Tra le firme ci sono anche professori arcinoti come Alessandro Barbero: teme facciano proseliti?
“Lui, come altri, fa lezioni bellissime. Io spero davvero che cambino opinione”.
E se non la cambiano?
“Continuerò ad ascoltare ma, allo stesso tempo, non cambierò direzione: il decreto che abbiamo approvato è chiaro. È nell’interesse collettivo ripartire in sicurezza”.
Il Green Pass all’università era davvero necessario?
“È l’unico strumento che abbiamo affinché chi lavora e studia nelle aule, nei laboratori, negli uffici, nelle biblioteche ma anche negli spazi liberi degli atenei possa sentirsi sicuro. Non dimentichiamo che anche i vaccinati possono essere contagiati, ma se tutti sono protetti non si corre più questo rischio”.
I firmatari dell’appello sostengono che si crea una discriminazione verso i non vaccinati.
“Ma quale discriminazione! Non vaccinarsi, e non parlo di coloro che non possono farlo, è una scelta, che deve essere rispettata ma che va anche messa a confronto con il bene comune. Il Green Pass interviene su un aspetto molto pratico: rende disponibile a tutti un servizio essenziale come è l’università. Se non ci si lamenta di doverlo avere per andare al ristorante…”.
Ma chi ha sottoscritto quel testo ritiene che, proprio per la sua importanza, l’università non possa escludere.
“Ma il Green Pass non esclude, si può averlo anche con un tampone. Dobbiamo essere pratici: la sicurezza si ottiene solo se tutti sono protetti, altrimenti si perde ogni beneficio. Oppure si torna alla Dad. Ma credo che nessuno lo voglia davvero”.
A proposito di tamponi, c’è chi li vorrebbe gratuiti. Sarebbe una spesa sostenibile per l’università?
“I tamponi hanno già prezzi calmierati sia per gli under 18 che per i maggiorenni. Sono in contatto con il commissario all’emergenza Figliuolo per valutare un ulteriore sconto sui costi dei test rapidi per gli studenti universitari”.
Da medico e da ministro avrebbe preferito l’obbligo vaccinale?

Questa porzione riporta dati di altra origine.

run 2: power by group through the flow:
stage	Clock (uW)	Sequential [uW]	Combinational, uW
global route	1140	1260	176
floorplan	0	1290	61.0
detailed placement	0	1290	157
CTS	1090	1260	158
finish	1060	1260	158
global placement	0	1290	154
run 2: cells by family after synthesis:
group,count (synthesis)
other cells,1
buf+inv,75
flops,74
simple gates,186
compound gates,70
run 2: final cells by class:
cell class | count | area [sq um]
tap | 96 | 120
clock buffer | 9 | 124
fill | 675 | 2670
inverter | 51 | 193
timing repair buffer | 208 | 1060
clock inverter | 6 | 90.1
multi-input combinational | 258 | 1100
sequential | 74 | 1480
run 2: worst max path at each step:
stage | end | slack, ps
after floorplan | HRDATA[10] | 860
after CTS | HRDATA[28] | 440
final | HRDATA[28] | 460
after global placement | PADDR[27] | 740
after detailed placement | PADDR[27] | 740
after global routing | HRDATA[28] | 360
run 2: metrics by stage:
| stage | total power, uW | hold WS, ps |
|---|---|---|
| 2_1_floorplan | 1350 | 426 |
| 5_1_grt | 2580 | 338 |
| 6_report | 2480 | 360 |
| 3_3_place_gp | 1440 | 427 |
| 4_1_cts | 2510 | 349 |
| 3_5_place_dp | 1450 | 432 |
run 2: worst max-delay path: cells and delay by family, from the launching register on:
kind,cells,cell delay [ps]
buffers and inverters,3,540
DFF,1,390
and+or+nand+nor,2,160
--- src/rtl/sq_wave_gen_multi_pkg.sv ---
// Shared types and helpers for the multi-channel square-wave generator.
package sq_wave_pkg;

  typedef enum logic [1:0] {IDLE, HIGH, LOW} sq_state_t;

  // Prescaler counter width; never narrower than one bit.
  function automatic int pre_w(input int div);
    return (div <= 2) ? 1 : $clog2(div);
  endfunction

endpackage

--- src/rtl/sq_wave_gen_multi_chan.sv ---
// One square-wave channel: shadow/active m,n registers, phase FSM and tick down-counter.
//
// state | meaning
// IDLE  | output low, waiting for en and a tick (or both m/n are zero)
// HIGH  | output high for active_m ticks
// LOW   | output low for active_n ticks
module sq_wave_chan
  import sq_wave_pkg::*;
#(
  parameter int W = 8
) (
  input  logic         clk,
  input  logic         reset,
  input  logic         tick,
  input  logic         en,
  input  logic         load,
  input  logic [W-1:0] m,
  input  logic [W-1:0] n,
  output logic         wave_out,
  output logic         period_done
);

  sq_state_t    state;
  sq_state_t    start_state;
  logic [W-1:0] shadow_m, shadow_n;
  logic [W-1:0] active_m, active_n;
  logic [W-1:0] tick_cnt;
  logic [W-1:0] start_cnt;
  logic         period_end;
  logic         restart;

  // tick_cnt holds ticks remaining in the phase minus one; zero is terminal count.
  always_comb begin
    start_state = IDLE;
    start_cnt   = '0;
    if (shadow_m != '0) begin
      start_state = HIGH;
      start_cnt   = shadow_m - 1'b1;
    end else if (shadow_n != '0) begin
      start_state = LOW;
      start_cnt   = shadow_n - 1'b1;
    end
  end

  assign period_end = tick && (tick_cnt == '0) &&
                      ((state == LOW) || ((state == HIGH) && (active_n == '0)));
  assign restart    = tick && ((state == IDLE) || period_end);

  always_ff @(posedge clk or negedge reset) begin
    if (!reset) begin
      state       <= IDLE;
      shadow_m    <= '0;
      shadow_n    <= '0;
      active_m    <= '0;
      active_n    <= '0;
      tick_cnt    <= '0;
      wave_out    <= 1'b0;
      period_done <= 1'b0;
    end else begin
      period_done <= 1'b0;
      if (load) begin
        shadow_m <= m;
        shadow_n <= n;
      end
      if (!en) begin
        state    <= IDLE;
        tick_cnt <= '0;
        wave_out <= 1'b0;
      end else if (restart) begin
        // Period start uses the pre-edge shadow, so a coincident load waits a period.
        active_m    <= shadow_m;
        active_n    <= shadow_n;
        state       <= start_state;
        tick_cnt    <= start_cnt;
        wave_out    <= (start_state == HIGH);
        period_done <= period_end;
      end else if (tick) begin
        if (tick_cnt != '0) begin
          tick_cnt <= tick_cnt - 1'b1;
        end else if (state == HIGH) begin
          state    <= LOW;
          tick_cnt <= active_n - 1'b1;
          wave_out <= 1'b0;
        end
      end
    end
  end

endmodule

“Prima di arrivare all’obbligo vaccinale ci sono degli step intermedi. Anzitutto si deve informare e convincere la gente a vaccinarsi, tentando di raggiungere la soglia ottimale per una protezione di massa. Solo se questa soglia non verrà raggiunta, allora si penserà all’obbligo vaccinale”.
Sono già arrivate al ministero segnalazioni di personale universitario senza Green Pass sospeso dal lavoro?
“No, ma alcuni docenti mi scrivono, io li ascolto e cerco di rispondere a tutti: il fatto che siano pochi non significa che dobbiamo ignorarli. Anzi, dobbiamo parlare con chi ha delle difficoltà, ma poi dobbiamo tutelare la maggioranza, tenere la barra dritta e andare avanti”.
E gli studenti?
“Stanno dando una risposta eccellente. Il 74% dei ragazzi tra i 20 e i 29 anni ha già ricevuto una dose di vaccino, il 64% ne ha avute due. Certo, anche tra loro c’è qualcuno che contesta: il dissenso non va represso ma la stragrande maggioranza degli studenti è già andata a vaccinarsi, ha voglia di ricominciare a vivere, anche l’università”.
Come funzionano i controlli del Green Pass negli atenei?
“Per gli studenti vengono fatti a campione. Ai docenti invece controlliamo i Green Pass uno ad uno. Negli atenei più piccoli ci sono presìdi di controllo all’ingresso che, attraverso una App, ne verificano la validità. Molti atenei più grandi stanno mettendo a punto una piattaforma simile a quella della scuola, con la differenza che non sarà centralizzata a Roma ma verrà gestita dalle singole università”.